** Required work **
Use the entries below and reproduce exactly the lines from the one containing "- equality test 8 x 6 -> 1 bit (second" down to the one containing "- equality test 3", both of them included.

** Records shown **
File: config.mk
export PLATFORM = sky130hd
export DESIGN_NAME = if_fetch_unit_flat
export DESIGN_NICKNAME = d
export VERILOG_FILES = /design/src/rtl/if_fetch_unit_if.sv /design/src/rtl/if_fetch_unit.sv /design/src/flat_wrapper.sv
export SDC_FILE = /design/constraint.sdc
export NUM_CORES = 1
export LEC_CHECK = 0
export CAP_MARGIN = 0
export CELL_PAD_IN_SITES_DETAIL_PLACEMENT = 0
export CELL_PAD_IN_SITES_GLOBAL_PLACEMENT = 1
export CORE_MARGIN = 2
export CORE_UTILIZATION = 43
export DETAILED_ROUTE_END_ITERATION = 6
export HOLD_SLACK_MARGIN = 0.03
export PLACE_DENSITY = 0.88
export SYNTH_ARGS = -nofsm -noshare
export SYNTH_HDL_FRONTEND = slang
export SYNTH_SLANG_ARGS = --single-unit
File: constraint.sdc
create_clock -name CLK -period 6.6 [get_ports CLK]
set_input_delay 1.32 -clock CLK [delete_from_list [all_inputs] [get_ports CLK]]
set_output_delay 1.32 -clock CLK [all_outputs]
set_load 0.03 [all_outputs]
...
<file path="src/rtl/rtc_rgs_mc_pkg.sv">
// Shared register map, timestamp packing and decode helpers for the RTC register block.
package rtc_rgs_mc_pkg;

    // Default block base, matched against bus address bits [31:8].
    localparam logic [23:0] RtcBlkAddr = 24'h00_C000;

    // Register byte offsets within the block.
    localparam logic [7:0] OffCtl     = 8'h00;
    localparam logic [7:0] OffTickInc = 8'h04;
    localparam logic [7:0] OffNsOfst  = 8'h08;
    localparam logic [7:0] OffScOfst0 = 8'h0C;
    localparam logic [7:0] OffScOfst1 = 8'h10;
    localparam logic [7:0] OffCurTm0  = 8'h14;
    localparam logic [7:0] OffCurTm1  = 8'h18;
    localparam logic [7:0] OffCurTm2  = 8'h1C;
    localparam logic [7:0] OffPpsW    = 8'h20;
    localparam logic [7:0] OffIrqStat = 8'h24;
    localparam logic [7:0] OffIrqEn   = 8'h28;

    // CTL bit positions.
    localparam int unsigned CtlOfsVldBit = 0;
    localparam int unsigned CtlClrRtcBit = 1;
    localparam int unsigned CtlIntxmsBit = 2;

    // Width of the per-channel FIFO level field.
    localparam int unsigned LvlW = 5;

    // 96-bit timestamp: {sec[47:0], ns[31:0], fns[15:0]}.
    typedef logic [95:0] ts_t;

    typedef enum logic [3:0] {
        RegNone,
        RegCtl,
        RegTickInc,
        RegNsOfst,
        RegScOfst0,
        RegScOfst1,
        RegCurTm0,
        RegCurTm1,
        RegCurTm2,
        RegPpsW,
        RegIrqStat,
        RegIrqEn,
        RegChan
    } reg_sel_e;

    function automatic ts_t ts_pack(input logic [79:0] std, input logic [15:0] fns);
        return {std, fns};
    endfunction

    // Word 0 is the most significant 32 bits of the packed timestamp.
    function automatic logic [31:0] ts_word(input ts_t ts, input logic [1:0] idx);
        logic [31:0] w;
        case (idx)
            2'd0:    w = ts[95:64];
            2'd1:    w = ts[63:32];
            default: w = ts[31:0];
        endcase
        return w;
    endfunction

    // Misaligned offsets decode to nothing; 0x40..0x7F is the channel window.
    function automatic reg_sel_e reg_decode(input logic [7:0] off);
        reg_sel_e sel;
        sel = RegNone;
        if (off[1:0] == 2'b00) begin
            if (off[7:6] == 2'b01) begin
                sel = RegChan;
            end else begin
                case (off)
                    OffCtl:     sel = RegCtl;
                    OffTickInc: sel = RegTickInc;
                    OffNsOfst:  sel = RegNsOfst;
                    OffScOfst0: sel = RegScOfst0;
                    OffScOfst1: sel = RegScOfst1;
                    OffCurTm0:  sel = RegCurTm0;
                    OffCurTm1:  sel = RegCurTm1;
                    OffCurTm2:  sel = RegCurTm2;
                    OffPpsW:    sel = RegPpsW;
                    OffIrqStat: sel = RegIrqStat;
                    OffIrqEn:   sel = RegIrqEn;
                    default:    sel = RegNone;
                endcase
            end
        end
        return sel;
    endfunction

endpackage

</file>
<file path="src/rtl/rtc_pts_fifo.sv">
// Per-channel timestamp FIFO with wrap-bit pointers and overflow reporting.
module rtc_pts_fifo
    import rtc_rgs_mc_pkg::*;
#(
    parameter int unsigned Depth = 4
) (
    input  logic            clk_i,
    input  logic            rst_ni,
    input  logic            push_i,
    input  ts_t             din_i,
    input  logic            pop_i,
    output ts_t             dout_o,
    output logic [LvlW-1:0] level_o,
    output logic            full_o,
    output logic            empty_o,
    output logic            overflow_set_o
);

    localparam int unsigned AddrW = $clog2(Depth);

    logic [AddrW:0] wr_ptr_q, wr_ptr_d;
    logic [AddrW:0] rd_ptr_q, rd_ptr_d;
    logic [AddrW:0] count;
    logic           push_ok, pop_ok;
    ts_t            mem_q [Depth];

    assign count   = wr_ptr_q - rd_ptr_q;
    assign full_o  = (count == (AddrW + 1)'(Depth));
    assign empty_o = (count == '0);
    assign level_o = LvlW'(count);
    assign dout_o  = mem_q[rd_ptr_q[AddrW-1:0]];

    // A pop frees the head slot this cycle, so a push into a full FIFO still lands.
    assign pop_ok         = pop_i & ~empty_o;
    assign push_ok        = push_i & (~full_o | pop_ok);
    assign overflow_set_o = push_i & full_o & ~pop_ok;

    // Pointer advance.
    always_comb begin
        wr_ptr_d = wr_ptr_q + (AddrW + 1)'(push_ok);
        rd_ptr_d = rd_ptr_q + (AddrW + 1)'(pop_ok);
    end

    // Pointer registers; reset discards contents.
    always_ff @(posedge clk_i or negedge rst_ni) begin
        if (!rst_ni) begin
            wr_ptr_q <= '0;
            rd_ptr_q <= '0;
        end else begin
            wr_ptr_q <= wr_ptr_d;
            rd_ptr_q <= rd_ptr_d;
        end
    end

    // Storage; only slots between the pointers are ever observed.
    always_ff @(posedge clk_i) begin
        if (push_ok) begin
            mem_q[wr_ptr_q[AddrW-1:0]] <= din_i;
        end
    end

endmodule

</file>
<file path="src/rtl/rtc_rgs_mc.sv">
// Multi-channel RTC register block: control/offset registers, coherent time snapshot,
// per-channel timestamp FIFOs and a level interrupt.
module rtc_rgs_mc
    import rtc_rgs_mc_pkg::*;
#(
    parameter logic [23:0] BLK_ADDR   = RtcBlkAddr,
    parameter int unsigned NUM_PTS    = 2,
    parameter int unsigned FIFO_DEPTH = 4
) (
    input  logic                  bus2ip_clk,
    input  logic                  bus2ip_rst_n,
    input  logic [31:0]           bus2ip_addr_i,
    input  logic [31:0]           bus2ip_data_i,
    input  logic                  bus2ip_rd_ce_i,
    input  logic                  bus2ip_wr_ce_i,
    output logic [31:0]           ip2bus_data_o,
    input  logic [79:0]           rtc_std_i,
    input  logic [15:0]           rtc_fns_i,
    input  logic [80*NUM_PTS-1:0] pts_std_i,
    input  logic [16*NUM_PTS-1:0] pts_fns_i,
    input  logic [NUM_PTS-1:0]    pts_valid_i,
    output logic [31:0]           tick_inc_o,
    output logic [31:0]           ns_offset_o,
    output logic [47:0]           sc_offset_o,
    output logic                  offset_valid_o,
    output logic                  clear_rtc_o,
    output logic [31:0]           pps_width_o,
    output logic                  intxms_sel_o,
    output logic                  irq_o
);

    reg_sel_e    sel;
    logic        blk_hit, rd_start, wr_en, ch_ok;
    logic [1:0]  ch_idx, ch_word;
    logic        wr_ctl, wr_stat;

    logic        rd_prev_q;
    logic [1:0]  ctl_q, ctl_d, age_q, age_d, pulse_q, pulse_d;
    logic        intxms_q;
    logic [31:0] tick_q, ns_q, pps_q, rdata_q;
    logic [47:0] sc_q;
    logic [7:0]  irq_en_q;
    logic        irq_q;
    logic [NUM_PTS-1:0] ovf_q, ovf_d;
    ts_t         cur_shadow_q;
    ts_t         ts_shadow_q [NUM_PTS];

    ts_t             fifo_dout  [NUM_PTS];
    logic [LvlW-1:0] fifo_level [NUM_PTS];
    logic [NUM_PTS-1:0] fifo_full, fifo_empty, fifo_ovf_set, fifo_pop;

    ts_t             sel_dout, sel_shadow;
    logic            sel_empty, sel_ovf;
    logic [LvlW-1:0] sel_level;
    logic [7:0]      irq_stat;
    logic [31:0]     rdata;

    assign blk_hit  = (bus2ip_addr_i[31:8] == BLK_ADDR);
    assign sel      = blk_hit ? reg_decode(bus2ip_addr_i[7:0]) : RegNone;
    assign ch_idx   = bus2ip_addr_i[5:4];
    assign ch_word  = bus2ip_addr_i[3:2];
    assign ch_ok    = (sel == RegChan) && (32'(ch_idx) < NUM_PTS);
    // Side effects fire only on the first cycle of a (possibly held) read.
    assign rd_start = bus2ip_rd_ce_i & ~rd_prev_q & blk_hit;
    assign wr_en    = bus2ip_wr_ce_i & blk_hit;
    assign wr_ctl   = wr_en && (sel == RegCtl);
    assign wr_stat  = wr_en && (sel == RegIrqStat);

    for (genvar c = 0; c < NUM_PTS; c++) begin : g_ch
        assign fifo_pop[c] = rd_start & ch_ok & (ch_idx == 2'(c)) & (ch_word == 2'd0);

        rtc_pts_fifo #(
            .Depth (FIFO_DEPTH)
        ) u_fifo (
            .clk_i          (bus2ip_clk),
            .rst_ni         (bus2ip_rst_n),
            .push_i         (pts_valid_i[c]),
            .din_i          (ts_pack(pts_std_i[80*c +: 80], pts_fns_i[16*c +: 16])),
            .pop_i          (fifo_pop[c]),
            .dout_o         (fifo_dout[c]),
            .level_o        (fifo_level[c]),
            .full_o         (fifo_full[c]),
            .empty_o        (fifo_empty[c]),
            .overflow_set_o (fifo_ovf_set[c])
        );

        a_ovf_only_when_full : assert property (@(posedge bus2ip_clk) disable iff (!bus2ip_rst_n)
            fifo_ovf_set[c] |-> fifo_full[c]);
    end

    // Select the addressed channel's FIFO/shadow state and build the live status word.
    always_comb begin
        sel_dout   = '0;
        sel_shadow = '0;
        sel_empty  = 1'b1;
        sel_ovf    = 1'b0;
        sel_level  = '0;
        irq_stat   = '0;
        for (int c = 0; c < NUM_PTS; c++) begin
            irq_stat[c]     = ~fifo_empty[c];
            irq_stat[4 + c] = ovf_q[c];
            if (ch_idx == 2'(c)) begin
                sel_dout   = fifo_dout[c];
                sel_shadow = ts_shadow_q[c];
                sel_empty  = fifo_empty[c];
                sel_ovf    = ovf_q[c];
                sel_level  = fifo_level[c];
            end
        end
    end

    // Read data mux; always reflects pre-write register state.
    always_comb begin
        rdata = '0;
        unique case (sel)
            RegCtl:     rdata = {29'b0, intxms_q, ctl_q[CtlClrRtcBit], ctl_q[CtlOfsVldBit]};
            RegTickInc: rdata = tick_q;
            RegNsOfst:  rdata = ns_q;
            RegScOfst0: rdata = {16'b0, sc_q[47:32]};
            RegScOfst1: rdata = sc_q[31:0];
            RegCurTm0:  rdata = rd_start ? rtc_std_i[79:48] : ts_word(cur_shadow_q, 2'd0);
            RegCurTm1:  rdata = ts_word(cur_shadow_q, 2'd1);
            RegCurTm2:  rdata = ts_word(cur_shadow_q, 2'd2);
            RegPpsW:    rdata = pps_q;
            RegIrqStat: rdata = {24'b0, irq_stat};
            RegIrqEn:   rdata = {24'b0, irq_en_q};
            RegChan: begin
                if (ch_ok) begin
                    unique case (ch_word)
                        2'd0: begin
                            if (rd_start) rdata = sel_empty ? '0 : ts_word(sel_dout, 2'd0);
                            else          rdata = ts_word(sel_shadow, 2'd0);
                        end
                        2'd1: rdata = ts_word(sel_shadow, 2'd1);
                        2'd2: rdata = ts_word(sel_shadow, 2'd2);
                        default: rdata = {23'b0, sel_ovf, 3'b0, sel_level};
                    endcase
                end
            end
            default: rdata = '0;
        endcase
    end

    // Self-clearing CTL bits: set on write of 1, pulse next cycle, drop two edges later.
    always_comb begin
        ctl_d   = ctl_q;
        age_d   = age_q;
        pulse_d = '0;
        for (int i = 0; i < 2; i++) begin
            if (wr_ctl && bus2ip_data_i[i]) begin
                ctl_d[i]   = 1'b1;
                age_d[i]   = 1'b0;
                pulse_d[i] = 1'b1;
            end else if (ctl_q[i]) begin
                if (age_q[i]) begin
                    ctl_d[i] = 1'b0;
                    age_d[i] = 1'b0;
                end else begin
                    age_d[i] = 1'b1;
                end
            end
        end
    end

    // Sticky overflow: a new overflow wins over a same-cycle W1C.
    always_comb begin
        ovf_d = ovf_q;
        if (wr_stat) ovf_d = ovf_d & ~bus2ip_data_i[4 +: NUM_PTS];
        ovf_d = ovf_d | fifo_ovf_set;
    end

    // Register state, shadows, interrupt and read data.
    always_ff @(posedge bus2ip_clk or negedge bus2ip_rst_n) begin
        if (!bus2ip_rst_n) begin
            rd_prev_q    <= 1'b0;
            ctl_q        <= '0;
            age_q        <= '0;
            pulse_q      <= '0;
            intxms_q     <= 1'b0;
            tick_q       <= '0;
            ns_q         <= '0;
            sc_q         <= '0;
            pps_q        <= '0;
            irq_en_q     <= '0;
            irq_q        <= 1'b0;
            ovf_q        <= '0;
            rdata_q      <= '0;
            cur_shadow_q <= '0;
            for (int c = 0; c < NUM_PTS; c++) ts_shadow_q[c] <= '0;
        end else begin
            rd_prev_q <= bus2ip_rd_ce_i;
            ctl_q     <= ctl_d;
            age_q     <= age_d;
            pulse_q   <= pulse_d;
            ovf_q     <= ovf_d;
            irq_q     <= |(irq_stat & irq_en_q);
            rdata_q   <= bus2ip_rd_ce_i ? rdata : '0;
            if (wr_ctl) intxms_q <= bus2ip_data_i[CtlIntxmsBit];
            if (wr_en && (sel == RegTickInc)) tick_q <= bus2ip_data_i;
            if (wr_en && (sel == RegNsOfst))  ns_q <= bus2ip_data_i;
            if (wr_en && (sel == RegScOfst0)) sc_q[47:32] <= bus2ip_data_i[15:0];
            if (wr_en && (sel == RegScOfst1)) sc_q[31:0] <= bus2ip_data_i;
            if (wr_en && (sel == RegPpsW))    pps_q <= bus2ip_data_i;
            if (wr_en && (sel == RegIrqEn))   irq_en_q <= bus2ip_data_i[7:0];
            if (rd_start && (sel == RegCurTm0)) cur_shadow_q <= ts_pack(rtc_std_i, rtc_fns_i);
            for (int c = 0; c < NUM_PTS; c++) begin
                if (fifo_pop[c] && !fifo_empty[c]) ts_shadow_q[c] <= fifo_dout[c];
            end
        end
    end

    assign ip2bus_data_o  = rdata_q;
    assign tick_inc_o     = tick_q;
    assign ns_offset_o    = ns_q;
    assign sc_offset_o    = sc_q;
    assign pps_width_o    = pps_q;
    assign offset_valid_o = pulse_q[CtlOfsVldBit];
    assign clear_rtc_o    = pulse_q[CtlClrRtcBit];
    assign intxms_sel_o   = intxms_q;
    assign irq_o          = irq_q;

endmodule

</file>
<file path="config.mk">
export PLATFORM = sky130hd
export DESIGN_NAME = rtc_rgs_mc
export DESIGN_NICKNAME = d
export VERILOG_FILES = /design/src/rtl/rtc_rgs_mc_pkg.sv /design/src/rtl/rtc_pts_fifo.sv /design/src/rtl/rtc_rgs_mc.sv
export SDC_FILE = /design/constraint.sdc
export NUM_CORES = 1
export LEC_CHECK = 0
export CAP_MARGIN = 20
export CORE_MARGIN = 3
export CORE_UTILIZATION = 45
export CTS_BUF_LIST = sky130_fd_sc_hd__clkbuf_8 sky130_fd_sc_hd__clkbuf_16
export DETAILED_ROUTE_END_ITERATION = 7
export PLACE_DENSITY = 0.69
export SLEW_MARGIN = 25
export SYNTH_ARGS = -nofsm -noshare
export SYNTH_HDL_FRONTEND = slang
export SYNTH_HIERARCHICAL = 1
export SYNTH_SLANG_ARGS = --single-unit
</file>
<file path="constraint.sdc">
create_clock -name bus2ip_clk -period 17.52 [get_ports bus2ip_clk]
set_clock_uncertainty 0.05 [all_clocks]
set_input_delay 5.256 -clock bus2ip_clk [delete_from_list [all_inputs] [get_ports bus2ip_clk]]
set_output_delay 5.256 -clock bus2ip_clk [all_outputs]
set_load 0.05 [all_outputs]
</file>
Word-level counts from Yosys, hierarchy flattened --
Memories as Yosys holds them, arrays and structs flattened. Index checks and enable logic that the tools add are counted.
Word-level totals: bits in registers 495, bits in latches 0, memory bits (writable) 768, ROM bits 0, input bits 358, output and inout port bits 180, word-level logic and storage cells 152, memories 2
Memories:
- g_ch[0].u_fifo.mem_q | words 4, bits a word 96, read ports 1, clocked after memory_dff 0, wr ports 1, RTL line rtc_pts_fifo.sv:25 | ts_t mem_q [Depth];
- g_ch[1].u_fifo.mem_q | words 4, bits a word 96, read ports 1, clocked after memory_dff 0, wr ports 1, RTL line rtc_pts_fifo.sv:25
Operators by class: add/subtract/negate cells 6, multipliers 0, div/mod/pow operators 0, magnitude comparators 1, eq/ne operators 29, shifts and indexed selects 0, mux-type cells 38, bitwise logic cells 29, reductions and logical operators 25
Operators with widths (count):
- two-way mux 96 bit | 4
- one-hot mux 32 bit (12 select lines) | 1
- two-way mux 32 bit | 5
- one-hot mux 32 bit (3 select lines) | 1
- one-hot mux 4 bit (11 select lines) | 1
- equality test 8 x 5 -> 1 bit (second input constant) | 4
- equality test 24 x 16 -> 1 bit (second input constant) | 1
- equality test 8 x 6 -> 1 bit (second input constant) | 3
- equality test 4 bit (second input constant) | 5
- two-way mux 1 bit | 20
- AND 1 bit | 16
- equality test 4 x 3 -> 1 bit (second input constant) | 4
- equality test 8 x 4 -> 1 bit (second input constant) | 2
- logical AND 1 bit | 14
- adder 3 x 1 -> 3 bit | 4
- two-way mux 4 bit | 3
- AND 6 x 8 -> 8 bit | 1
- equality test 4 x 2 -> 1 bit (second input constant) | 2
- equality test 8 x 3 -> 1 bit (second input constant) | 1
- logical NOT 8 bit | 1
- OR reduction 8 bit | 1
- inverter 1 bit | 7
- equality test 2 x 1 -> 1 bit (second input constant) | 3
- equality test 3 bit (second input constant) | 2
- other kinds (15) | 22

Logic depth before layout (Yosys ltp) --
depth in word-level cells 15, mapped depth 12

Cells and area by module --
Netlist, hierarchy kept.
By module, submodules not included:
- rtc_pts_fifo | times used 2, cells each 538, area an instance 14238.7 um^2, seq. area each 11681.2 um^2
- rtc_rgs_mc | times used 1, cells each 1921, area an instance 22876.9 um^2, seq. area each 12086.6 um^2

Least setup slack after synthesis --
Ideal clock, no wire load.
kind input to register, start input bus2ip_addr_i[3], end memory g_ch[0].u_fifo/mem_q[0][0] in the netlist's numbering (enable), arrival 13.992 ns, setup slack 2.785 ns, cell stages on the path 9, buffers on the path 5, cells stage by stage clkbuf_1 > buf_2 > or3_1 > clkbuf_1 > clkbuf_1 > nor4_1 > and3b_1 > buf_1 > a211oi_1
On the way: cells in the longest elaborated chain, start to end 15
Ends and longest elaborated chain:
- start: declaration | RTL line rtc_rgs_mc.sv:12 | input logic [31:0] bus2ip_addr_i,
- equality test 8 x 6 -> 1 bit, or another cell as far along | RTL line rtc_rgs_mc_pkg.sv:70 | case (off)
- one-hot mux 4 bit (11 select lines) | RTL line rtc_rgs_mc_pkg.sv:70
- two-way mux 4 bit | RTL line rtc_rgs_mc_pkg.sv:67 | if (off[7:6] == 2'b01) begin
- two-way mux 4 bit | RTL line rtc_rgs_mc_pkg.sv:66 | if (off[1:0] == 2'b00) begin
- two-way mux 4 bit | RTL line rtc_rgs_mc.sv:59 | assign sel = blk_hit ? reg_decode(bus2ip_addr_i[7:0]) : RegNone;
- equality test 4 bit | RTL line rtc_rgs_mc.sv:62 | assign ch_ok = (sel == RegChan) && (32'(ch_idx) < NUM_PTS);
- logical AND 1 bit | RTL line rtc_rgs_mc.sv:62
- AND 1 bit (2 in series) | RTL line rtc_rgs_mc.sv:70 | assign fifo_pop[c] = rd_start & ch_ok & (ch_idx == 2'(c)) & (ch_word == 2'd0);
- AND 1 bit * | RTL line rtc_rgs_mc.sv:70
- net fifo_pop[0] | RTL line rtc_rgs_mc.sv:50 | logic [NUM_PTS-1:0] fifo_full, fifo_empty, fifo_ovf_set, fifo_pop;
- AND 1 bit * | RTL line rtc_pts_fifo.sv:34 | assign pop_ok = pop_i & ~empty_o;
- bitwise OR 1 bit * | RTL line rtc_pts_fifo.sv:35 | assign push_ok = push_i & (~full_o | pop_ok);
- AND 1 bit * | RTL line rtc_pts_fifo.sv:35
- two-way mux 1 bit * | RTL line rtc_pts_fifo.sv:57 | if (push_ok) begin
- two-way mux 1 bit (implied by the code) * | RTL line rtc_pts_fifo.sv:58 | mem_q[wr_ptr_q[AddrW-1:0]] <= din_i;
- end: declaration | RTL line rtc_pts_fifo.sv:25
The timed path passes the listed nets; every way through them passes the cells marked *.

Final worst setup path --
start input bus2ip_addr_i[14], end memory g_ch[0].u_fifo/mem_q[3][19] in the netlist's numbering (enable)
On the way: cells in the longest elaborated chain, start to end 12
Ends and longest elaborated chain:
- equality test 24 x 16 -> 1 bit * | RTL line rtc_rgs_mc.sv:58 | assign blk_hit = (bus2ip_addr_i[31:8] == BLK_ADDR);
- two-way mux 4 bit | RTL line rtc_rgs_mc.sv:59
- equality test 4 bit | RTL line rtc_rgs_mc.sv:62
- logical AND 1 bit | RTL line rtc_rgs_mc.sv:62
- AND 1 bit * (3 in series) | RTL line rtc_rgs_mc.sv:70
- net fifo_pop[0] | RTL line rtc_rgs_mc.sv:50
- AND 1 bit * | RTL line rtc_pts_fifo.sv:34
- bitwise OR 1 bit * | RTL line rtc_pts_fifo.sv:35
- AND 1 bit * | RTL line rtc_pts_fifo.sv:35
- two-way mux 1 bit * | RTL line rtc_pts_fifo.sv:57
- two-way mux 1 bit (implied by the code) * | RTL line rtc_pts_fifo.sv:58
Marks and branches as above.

** Expected answer **
- equality test 8 x 6 -> 1 bit (second input constant) | 3
- equality test 4 bit (second input constant) | 5
- two-way mux 1 bit | 20
- AND 1 bit | 16
- equality test 4 x 3 -> 1 bit (second input constant) | 4
- equality test 8 x 4 -> 1 bit (second input constant) | 2
- logical AND 1 bit | 14
- adder 3 x 1 -> 3 bit | 4
- two-way mux 4 bit | 3
- AND 6 x 8 -> 8 bit | 1
- equality test 4 x 2 -> 1 bit (second input constant) | 2
- equality test 8 x 3 -> 1 bit (second input constant) | 1
- logical NOT 8 bit | 1
- OR reduction 8 bit | 1
- inverter 1 bit | 7
- equality test 2 x 1 -> 1 bit (second input constant) | 3
- equality test 3 bit (second input constant) | 2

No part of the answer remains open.